Figure 1
WT Syn interacts with preformed MTs and tubulin α2β2 tetramer.
(a) Representative Western blotting of Syn (0–32 μM) recovered in the supernatant (S) or pellet (P) fraction from co-sedimentation assays without (Syn) or after (Syn + MTs) incubation with preformed MTs (Tub) at constant total MT concentration (4 μM tubulin dimers). (b) Bound Syn plotted versus free Syn (r2 = 0.94). The data reported in the plot derive from at least three different replicates. (c) Nano-ESI-MS spectra of 14 μM tubulin: the peak distributions relative to the tubulin dimer and the α2β2 tetramer are grouped by brackets, with the indication of the measured mass. (d) Overlay of spectra of 14 μM tubulin (black), and a mixture of 14 μM tubulin and 14 μM Syn (red), in the m/z range 4000–5200 (αβ dimer) or (e) in the m/z range 5600–7000 (α2β2 tetramer).

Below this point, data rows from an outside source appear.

Context: an optimization exercise on an open-source flow, tuned for small area. The choices shown serve that exercise and are no tape-out recipe. The RTL was checked by simulation tests, not by an equivalence proof against the original design.

==> job 2800 <==
==> flow/design.v (excerpt) <==
module mac_nch_acc #(
    parameter int DW     = 18,
    parameter int CW     = 28,
    parameter int NCH    = 4,
    parameter int GUARD  = 2,
    parameter int OSHIFT = 24,
    parameter int OW     = 20
) (
    input  logic                         clk,
    input  logic                         rst,
    input  logic                         iv,
    input  logic [DW-1:0]                din,
    input  logic [CW-1:0]                cin,
    input  logic [((NCH <= 1) ? 1 : $clog2(NCH))-1:0]     ch,
    input  logic                         first,
    input  logic                         last,
    output logic [OW-1:0]                dout,
    output logic [((NCH <= 1) ? 1 : $clog2(NCH))-1:0]     och,
    output logic                         ov,
    output logic                         ovf
);
export LEC_CHECK = 0
export ABC_AREA = 1
export CAP_MARGIN = 20
export CORE_MARGIN = 2
export CORE_UTILIZATION = 60
export CTS_BUF_LIST = sky130_fd_sc_hd__clkbuf_4
export SLEW_MARGIN = 20
export SYNTH_HIERARCHICAL = 1
export SYNTH_MINIMUM_KEEP_SIZE = 0
create_clock -name core_clock -period 7.5 [get_ports {clk}]
standard.sh (not shown) runs the stock make flow with config.mk's settings and CLKGATE_MAP_FILE= SYNTH_SCRIPT=/design/flow/synth_recipe.tcl, a recipe that flattens the netlist after the stock synthesis.
==> flow/flow/run.sh <==
#!/bin/bash
# Layout flow: the standard flow (standard.sh, with the standard synthesis
# unchanged) with
#  - plain buf_1 port buffers instead of the default delay-cell port buffers,
#  - clock tree synthesis without dummy loads, with clkbuf_4 buffers and
#    clusters of at most 10 sinks within 40 um.
# Each make run's full output goes to its own log file in this folder; ORFS's
# per-step logs are under orfs/logs/.
set -euo pipefail
bash standard.sh synth > flow_synth.log 2>&1
bash standard.sh \
    "BUFFER_PORTS_ARGS=-buffer_cell sky130_fd_sc_hd__buf_1" \
    "CTS_ARGS=-sink_clustering_enable -repair_clock_nets -dont_use_dummy_load -buf_list sky130_fd_sc_hd__clkbuf_4 -sink_clustering_size 10 -sink_clustering_max_diameter 40" \
    finish > flow_layout.log 2>&1
==> job 5335: changes against job 2800 <==
--- a/flow/design.v
+++ b/flow/design.v
@@ -384,35 +384,41 @@
     logic              v1, f1, l1;
     logic [1:0]        ch1;
     logic [NR-2:0]     q0, q1;           
     logic [2:0]        qt;               
     logic [CW-1:0]     c1;
-    logic [NR-2:0]     rs0, rs1;
-    logic              rc;
+    logic [NR-1:0]     cy;               
+    logic [NR-2:0]     pg, pp0;
+    logic [NR-2:0]     g1, p1, g2, p2, g3;
     always_comb begin
-        logic cy;
-        cy = 1'b0;
         for (int i = 0; i < NR - 1; i++) begin
-            rs0[i] = din[2*i] ^ cy;
-            rs1[i] = din[2*i+1] ^ (din[2*i] & cy);
-            cy     = din[2*i+1] & (din[2*i] | cy);
+            pg[i]  = din[2*i+1] & din[2*i];    
+            pp0[i] = din[2*i+1];               
+        end
+        for (int i = 0; i < NR - 1; i++) begin
+            g1[i] = (i >= 1) ? pg[i] | (pp0[i] & pg[i-1]) : pg[i];
+            p1[i] = (i >= 1) ? pp0[i] & pp0[i-1] : pp0[i];
+        end
+        for (int i = 0; i < NR - 1; i++) begin
+            g2[i] = (i >= 2) ? g1[i] | (p1[i] & g1[i-2]) : g1[i];
+            p2[i] = (i >= 2) ? p1[i] & p1[i-2] : p1[i];
+        end
+        for (int i = 0; i < NR - 1; i++)
+            g3[i] = (i >= 4) ? g2[i] | (p2[i] & g2[i-4]) : g2[i];
+        cy[0] = 1'b0;
+        for (int i = 1; i < NR; i++) cy[i] = g3[i-1];
+        for (int i = 0; i < NR - 1; i++) begin
+            q0[i] = din[2*i] ^ cy[i];
+            q1[i] = din[2*i+1] ^ (din[2*i] & cy[i]);
         end
-        rc = cy;
-    end
-    always_ff @(posedge clk or posedge rst) begin
-        if (rst) v1 <= 1'b0;
-        else     v1 <= iv;
-    end
-    always_ff @(posedge clk) begin
-        f1  <= first;
-        l1  <= last;
-        ch1 <= ch;
-        q0  <= rs0;
-        q1  <= rs1;
-        qt  <= {din[DW-1], din[DW-2], rc};
-        c1  <= cin;
     end
+    assign qt  = {din[DW-1], din[DW-2], cy[NR-1]};
+    assign c1  = cin;
+    assign v1  = iv;
+    assign f1  = first;
+    assign l1  = last;
+    assign ch1 = ch;
     logic [AW-1:0] acc0, acc1, acc2, acc3;
     logic [3:0]    z;
     logic [AW-1:0] accsel, arow, sum;
     always_comb begin
         case (ch1)
@@ -1308,39 +1314,43 @@
         .halfn (b2),
         .restn (o2),
         .dout (rs_dout),
         .ovf  (rs_ovf)
     );
-    logic          v3, v4;
-    logic [1:0]    ch3, ch4;
-    logic [OW:0]   r3, r4;
+    logic          v3, v4, v5;
+    logic [1:0]    ch3, ch4, ch5;
+    logic [OW:0]   r3, r4, r5;
     always_ff @(posedge clk or posedge rst) begin
         if (rst) begin
             v3 <= 1'b0;
             v4 <= 1'b0;
+            v5 <= 1'b0;
         end else begin
             v3 <= v2;
             v4 <= v3;
+            v5 <= v4;
         end
     end
     always_ff @(posedge clk) begin
         ch3 <= ch2;
         r3  <= {rs_ovf, rs_dout};
         ch4 <= ch3;
         r4  <= r3;
+        ch5 <= ch4;
+        r5  <= r4;
     end
     always_ff @(posedge clk or posedge rst) begin
         if (rst) begin
             dout <= '0;
             och  <= '0;
             ovf  <= 1'b0;
             ov   <= 1'b0;
         end else begin
-            ov <= v4;
-            if (v4) begin
-                dout <= r4[OW-1:0];
-                ovf  <= r4[OW];
-                och  <= ch4;
+            ov <= v5;
+            if (v5) begin
+                dout <= r5[OW-1:0];
+                ovf  <= r5[OW];
+                och  <= ch5;
             end
         end
     end
 endmodule
==> job 6322: changes against job 2800 <==
--- a/flow/design.v
+++ b/flow/design.v
@@ -381,63 +381,62 @@
     localparam int AW = DW + CW + GUARD;    
     localparam int NR = DW / 2;             
     localparam int HW = AW - OSHIFT;        
     logic              v1, f1, l1;
     logic [1:0]        ch1;
-    logic [NR-2:0]     q0, q1;           
-    logic [2:0]        qt;               
+    logic [3:0]        rd1;              
+    logic [NR-1:0]     one, two, m1;
+    logic              m2t;              
     logic [CW-1:0]     c1;
-    logic [NR-2:0]     rs0, rs1;
-    logic              rc;
+    logic [NR-1:0]     rone, rtwo, rm1;
+    logic              rm2t;
     always_comb begin
-        logic cy;
+        logic cy, s0, s1;
         cy = 1'b0;
         for (int i = 0; i < NR - 1; i++) begin
-            rs0[i] = din[2*i] ^ cy;
-            rs1[i] = din[2*i+1] ^ (din[2*i] & cy);
-            cy     = din[2*i+1] & (din[2*i] | cy);
+            s0 = din[2*i] ^ cy;
+            s1 = din[2*i+1] ^ (din[2*i] & cy);
+            cy = din[2*i+1] & (din[2*i] | cy);
+            rone[i] = ~s1 & s0;
+            rtwo[i] = s1 & ~s0;
+            rm1[i]  = s1 & s0;
         end
-        rc = cy;
+        rone[NR-1] = ~din[DW-1] & (din[DW-2] ^ cy);
+        rtwo[NR-1] = ~din[DW-1] & din[DW-2] & cy;
+        rm1[NR-1]  = din[DW-1] & (din[DW-2] ^ cy);
+        rm2t       = din[DW-1] & ~din[DW-2] & ~cy;
     end
     always_ff @(posedge clk or posedge rst) begin
         if (rst) v1 <= 1'b0;
         else     v1 <= iv;
     end
     always_ff @(posedge clk) begin
+        rd1 <= rdsel;
         f1  <= first;
         l1  <= last;
         ch1 <= ch;
-        q0  <= rs0;
-        q1  <= rs1;
-        qt  <= {din[DW-1], din[DW-2], rc};
+        one <= rone;
+        two <= rtwo;
+        m1  <= rm1;
+        m2t <= rm2t;
         c1  <= cin;
     end
     logic [AW-1:0] acc0, acc1, acc2, acc3;
-    logic [3:0]    z;
-    logic [AW-1:0] accsel, arow, sum;
+    logic [3:0]    z, znext, rdsel;
+    logic [AW-1:0] arow, sum;
     always_comb begin
-        case (ch1)
-            2'd0:    accsel = acc0;
-            2'd1:    accsel = acc1;
-            2'd2:    accsel = acc2;
-            default: accsel = acc3;
-        endcase
+        znext = z;
+        if (v1) znext[ch1] = 1'b0;
+        for (int c = 0; c < 4; c++)
+            rdsel[c] = (ch == 2'(c)) & ~first & ~znext[c];
     end
-    assign arow = (f1 | z[ch1]) ? '1 : accsel;
-    logic [NR-1:0]    one, two, m1, m2, ppt, neg;
+    assign arow = ~(({AW{rd1[0]}} & ~acc0) | ({AW{rd1[1]}} & ~acc1) |
+                    ({AW{rd1[2]}} & ~acc2) | ({AW{rd1[3]}} & ~acc3));
+    logic [NR-1:0]    m2, ppt, neg;
     logic [NR*CW-1:0] pp;
+    assign m2 = {m2t, {(NR-1){1'b0}}};
     always_comb begin
-        for (int i = 0; i < NR - 1; i++) begin
-            one[i] = ~q1[i] & q0[i];
-            two[i] = q1[i] & ~q0[i];
-            m1[i]  = q1[i] & q0[i];
-            m2[i]  = 1'b0;
-        end
-        one[NR-1] = ~qt[2] & (qt[1] ^ qt[0]);
-        two[NR-1] = ~qt[2] & qt[1] & qt[0];
-        m1[NR-1]  = qt[2] & (qt[1] ^ qt[0]);
-        m2[NR-1]  = qt[2] & ~qt[1] & ~qt[0];
         for (int i = 0; i < NR; i++) begin
             for (int j = 0; j < CW; j++)
                 pp[i*CW+j] = ~((one[i] & c1[j]) | (m1[i] & ~c1[j]) |
                                (two[i] & ((j == 0) ? 1'b0 : c1[j-1])) |
                                (m2[i] & ((j == 0) ? 1'b1 : ~c1[j-1])));
@@ -1283,11 +1282,11 @@
         if (v1 && ch1 == 2'd2) acc2 <= sum;
         if (v1 && ch1 == 2'd3) acc3 <= sum;
     end
     always_ff @(posedge clk or posedge rst) begin
         if (rst) z <= 4'hf;
-        else if (v1) z[ch1] <= 1'b0;
+        else     z <= znext;
     end
     logic          v2;
     logic [1:0]    ch2;
     logic [HW-1:0] h2;
     logic          b2, o2;
- ABC_AREA: 1 -> default
- CTS_BUF_LIST: sky130_fd_sc_hd__clkbuf_4 -> default
==> comparison table <==
Run status: job 5335 timing/DRC/antenna clean; job 6322 timing/DRC/antenna clean; job 2800 timing/DRC/antenna clean
Relative area of clock buffers and inverters in the final design: job 5335 1.217%; job 6322 1.608%; job 2800 1.407%
Clock buffer count from CTS: job 5335 44; job 6322 52; job 2800 47
Met2 wirelength from detailed routing: job 5335 30910 um; job 6322 25380 um; job 2800 27280 um
Sinks on Clock Net: job 5335 321; job 6322 361; job 2800 349
Chip width: job 5335 200.9 um; job 6322 200.7 um; job 2800 204.4 um
Filler instances: job 5335 2890; job 6322 3111; job 2800 3270
Startpoint of the worst-slack reg-to-reg timing path: job 5335 z[3]; job 6322 m1[2]; job 2800 ch1[1]
Levels on crit path: job 5335 32; job 6322 20; job 2800 24
Full die area: job 5335 40340 um^2; job 6322 40280 um^2; job 2800 41770 um^2
Adder and majority gate portion of the synthesized area: job 5335 28.85%; job 6322 27.98%; job 2800 28.21%
Cell count of the worst reg-to-reg path: job 5335 25; job 6322 20; job 2800 24
Most frequent cell after synthesis: job 5335 nand2_1; job 6322 nor2_1; job 2800 nor2_1
Share of synthesized area spent on multiplexers: job 5335 1.114%; job 6322 2.620%; job 2800 1.075%
Critical-path maximum fanout: job 5335 12; job 6322 20; job 2800 23
Global-route wire length before repair: job 5335 105400 um; job 6322 93860 um; job 2800 98540 um
Final standard cell utilization of the core: job 5335 70.58%; job 6322 63.25%; job 2800 63.26%

## afterwards: timing with drivers on the ports
How much do the figures lean on ideal ports? The routed layouts below were timed once more, with nothing changed but the port constraints. Step 1 assumes that a clkbuf_16 drives the clock port and a buf_2 every other input. Step 2 adds t to the input delays and takes it off the output delays; t is the mean of the earliest and latest rising clock arrival at the registers after step 1. Input paths then give back, and output paths get back, about the clock's delay inside the block. Three values: ideal, step 1, step 2; two values: the first two.
| run | t, ns | setup WS [ns] | hold slack, ns | slew at the worst register clock pin (ns) | worst slew at a driven data input, ns |
|---|---|---|---|---|---|
| job 2800 | 0.784 | 1.006 / 1.006 / 1.006 | 0.329 / 0.329 / 0.329 | 0.11 / 0.11 | 0.05 |
| job 5335 | 0.764 | 0.162 / 0.178 / -0.586 | 0.306 / 0.306 / 0.306 | 0.11 / 0.11 | 0.10 |
| job 6322 | 0.796 | 0.575 / 0.575 / 0.575 | 0.292 / 0.292 / 0.292 | 0.11 / 0.11 | 0.04 |
With both steps, setup timing fails in job 5335, where it was met with ideal ports. The setup slack of job 5335, which loses most, moves by +0.016 ns with the drivers and by -0.748 ns with both steps.
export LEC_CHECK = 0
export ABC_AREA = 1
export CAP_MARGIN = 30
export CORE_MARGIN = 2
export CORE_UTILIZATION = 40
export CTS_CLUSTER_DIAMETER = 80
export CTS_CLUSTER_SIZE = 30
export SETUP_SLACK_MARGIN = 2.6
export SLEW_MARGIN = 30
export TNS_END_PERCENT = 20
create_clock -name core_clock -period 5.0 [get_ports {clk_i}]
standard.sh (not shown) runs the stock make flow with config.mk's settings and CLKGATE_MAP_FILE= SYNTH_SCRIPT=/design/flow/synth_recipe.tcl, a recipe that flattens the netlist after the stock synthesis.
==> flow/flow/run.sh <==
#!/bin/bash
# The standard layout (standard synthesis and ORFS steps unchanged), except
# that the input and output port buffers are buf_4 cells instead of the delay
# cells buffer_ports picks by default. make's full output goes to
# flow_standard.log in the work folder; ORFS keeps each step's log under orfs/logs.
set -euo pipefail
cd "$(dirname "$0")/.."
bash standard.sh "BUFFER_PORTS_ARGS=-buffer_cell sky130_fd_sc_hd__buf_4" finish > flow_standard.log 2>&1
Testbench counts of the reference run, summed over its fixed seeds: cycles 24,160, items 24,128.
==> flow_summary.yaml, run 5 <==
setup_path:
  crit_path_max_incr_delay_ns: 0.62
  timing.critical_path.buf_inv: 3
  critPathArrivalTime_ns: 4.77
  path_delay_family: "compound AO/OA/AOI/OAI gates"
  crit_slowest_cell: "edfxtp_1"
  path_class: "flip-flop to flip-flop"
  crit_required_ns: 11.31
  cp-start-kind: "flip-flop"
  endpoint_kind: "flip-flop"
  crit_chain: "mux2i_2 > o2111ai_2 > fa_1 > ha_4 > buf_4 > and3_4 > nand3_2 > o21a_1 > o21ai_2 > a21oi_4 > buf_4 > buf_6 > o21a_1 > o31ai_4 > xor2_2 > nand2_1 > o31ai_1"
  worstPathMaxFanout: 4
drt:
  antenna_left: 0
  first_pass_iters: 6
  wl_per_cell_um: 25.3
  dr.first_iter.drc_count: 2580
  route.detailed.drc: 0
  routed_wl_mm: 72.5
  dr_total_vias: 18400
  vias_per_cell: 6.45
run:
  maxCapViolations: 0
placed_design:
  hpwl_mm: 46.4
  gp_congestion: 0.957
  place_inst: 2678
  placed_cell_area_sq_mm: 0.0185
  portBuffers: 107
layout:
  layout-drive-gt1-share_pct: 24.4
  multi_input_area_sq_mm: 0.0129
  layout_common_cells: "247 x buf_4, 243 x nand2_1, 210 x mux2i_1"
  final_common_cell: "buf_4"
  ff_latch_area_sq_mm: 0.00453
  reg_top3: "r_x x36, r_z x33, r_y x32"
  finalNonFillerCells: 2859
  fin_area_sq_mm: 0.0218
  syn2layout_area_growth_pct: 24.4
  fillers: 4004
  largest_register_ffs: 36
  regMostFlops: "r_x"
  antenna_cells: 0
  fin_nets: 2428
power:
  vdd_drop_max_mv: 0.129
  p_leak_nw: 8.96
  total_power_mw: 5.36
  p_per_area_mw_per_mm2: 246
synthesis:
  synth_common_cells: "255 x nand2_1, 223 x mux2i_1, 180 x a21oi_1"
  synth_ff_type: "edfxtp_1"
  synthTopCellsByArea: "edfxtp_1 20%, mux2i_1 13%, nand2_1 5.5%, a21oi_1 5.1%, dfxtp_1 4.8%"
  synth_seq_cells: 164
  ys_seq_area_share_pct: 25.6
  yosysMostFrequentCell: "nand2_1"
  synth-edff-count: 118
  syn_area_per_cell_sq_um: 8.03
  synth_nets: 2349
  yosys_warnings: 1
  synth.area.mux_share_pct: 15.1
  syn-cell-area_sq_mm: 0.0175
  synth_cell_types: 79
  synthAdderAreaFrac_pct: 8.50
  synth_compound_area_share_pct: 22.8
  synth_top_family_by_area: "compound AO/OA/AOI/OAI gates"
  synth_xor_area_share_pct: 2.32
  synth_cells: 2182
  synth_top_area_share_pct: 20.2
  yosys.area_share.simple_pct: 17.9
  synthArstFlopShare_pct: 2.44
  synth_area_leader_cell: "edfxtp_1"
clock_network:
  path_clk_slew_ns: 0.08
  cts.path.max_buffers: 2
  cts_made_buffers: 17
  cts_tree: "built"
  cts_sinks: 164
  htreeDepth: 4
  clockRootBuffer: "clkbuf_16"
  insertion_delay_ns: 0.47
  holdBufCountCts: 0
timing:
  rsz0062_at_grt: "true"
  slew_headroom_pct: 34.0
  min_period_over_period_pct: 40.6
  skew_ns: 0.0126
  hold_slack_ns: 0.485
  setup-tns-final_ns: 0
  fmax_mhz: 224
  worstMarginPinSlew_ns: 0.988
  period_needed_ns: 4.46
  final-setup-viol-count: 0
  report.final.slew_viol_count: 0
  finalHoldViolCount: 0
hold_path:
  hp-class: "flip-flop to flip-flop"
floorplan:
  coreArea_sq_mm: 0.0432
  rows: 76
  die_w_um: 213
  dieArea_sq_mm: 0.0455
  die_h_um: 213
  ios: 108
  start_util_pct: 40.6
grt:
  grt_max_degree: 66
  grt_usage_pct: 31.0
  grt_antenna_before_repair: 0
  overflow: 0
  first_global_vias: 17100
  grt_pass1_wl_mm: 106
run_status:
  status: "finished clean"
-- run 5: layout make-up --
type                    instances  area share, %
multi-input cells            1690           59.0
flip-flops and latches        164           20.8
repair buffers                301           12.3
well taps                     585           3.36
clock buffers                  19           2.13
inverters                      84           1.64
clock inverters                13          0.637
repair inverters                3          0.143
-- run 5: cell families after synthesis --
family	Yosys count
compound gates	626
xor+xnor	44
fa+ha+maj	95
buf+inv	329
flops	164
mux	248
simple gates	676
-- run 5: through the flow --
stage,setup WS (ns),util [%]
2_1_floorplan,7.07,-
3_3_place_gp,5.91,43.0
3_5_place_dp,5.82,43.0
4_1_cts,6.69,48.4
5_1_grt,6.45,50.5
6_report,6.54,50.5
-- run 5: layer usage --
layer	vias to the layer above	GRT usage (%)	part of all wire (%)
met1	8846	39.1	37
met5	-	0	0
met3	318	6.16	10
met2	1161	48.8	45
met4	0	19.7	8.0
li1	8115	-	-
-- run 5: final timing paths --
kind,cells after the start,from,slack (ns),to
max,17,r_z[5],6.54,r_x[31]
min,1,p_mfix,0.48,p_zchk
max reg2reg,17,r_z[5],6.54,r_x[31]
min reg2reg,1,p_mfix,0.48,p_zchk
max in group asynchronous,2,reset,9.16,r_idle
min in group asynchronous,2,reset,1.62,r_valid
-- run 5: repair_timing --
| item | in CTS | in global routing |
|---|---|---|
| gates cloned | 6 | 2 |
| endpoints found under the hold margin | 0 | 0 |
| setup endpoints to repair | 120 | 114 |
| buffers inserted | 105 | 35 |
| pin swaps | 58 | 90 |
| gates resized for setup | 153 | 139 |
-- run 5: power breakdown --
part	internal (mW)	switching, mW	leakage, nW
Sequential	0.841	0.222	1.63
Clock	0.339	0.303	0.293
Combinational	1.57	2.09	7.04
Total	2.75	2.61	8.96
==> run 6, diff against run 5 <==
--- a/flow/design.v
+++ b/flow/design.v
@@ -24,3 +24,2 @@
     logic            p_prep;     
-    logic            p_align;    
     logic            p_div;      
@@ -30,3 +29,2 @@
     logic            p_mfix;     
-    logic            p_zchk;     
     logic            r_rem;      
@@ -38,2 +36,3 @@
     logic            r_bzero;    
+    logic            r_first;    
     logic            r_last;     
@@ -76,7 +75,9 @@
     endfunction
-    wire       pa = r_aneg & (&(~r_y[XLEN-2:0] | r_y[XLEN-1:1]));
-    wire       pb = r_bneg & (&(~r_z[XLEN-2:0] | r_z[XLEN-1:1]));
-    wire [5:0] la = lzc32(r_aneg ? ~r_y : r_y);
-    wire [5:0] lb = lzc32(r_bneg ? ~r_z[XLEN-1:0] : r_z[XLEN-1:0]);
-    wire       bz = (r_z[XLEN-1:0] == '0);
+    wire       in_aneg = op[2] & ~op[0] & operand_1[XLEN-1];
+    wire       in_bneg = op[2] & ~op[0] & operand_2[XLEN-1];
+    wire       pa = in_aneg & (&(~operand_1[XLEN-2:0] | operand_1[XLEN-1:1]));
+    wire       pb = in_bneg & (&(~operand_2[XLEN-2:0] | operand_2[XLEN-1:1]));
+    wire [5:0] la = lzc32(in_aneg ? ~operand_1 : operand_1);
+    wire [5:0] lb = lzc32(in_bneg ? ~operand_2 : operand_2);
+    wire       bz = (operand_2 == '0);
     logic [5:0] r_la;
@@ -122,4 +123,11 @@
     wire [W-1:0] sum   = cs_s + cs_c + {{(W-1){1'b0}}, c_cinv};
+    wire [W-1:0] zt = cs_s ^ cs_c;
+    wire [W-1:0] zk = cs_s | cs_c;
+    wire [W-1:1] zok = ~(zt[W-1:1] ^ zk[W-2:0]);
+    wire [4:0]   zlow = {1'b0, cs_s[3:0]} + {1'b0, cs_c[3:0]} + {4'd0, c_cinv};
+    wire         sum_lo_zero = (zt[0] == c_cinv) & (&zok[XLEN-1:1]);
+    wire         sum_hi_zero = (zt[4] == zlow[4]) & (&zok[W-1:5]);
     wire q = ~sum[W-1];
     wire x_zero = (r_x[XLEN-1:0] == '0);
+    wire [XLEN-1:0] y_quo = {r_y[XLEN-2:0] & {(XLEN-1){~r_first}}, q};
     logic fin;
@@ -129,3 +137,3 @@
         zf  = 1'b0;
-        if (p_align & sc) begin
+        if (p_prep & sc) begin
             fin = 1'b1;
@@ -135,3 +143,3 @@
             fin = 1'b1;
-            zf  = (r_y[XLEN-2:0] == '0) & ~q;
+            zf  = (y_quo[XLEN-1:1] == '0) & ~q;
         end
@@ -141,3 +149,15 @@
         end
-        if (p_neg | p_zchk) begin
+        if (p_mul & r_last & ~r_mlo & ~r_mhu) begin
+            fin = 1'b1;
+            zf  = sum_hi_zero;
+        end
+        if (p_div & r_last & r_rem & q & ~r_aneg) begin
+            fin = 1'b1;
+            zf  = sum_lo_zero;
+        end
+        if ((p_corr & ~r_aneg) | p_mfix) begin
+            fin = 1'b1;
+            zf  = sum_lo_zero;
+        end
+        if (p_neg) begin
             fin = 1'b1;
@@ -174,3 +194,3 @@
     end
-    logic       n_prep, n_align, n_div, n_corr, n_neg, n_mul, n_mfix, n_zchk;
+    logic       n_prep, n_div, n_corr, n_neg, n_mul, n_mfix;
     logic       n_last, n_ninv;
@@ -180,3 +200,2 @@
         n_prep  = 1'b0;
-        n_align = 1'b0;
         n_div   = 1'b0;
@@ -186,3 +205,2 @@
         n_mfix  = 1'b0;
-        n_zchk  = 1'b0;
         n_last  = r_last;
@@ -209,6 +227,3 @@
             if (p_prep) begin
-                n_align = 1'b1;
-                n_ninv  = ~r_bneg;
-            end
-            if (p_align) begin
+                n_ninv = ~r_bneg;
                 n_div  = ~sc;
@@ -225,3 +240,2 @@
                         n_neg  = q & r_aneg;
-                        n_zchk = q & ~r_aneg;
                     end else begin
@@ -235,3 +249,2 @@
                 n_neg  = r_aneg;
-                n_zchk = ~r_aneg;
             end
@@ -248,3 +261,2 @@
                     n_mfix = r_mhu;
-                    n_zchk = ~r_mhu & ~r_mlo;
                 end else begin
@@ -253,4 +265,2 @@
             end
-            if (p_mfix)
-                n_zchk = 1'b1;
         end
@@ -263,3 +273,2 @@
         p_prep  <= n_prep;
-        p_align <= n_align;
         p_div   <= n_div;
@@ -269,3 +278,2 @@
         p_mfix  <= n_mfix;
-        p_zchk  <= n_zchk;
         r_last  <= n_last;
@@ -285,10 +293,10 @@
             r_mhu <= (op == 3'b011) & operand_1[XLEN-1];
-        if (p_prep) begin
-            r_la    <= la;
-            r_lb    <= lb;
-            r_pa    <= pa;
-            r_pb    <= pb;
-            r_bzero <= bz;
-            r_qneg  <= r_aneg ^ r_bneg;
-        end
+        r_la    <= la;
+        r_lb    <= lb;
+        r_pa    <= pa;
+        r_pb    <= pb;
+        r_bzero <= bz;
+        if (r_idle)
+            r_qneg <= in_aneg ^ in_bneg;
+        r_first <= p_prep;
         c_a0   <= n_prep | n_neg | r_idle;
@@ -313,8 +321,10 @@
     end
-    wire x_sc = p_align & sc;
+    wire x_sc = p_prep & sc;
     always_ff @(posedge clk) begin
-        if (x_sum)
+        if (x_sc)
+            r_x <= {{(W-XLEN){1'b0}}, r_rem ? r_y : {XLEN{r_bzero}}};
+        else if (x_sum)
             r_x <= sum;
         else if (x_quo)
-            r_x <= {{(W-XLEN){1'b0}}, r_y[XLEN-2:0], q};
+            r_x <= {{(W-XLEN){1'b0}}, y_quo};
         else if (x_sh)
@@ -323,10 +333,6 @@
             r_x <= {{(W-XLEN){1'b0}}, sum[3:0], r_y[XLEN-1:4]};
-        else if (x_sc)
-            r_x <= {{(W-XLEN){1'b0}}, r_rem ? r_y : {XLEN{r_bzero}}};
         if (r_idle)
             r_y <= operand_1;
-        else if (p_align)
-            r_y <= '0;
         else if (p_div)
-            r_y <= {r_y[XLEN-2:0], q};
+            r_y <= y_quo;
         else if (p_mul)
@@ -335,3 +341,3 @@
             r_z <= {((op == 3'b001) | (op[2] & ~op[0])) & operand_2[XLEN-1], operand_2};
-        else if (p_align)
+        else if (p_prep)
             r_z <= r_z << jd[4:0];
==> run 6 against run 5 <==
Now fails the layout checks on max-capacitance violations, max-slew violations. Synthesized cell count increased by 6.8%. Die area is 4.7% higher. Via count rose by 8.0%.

The peaks corresponding to the α2β2/Syn complex are labelled by asterisks. (f) Magnification of panel e, in the m/z range 6100–6500. The arrows point to the peaks of the α2β2/Syn complex, labelled by the corresponding charge state. The measured mass of the complex is also indicated. In each panel, the most intense peak of each distribution is labelled by the corresponding charge state.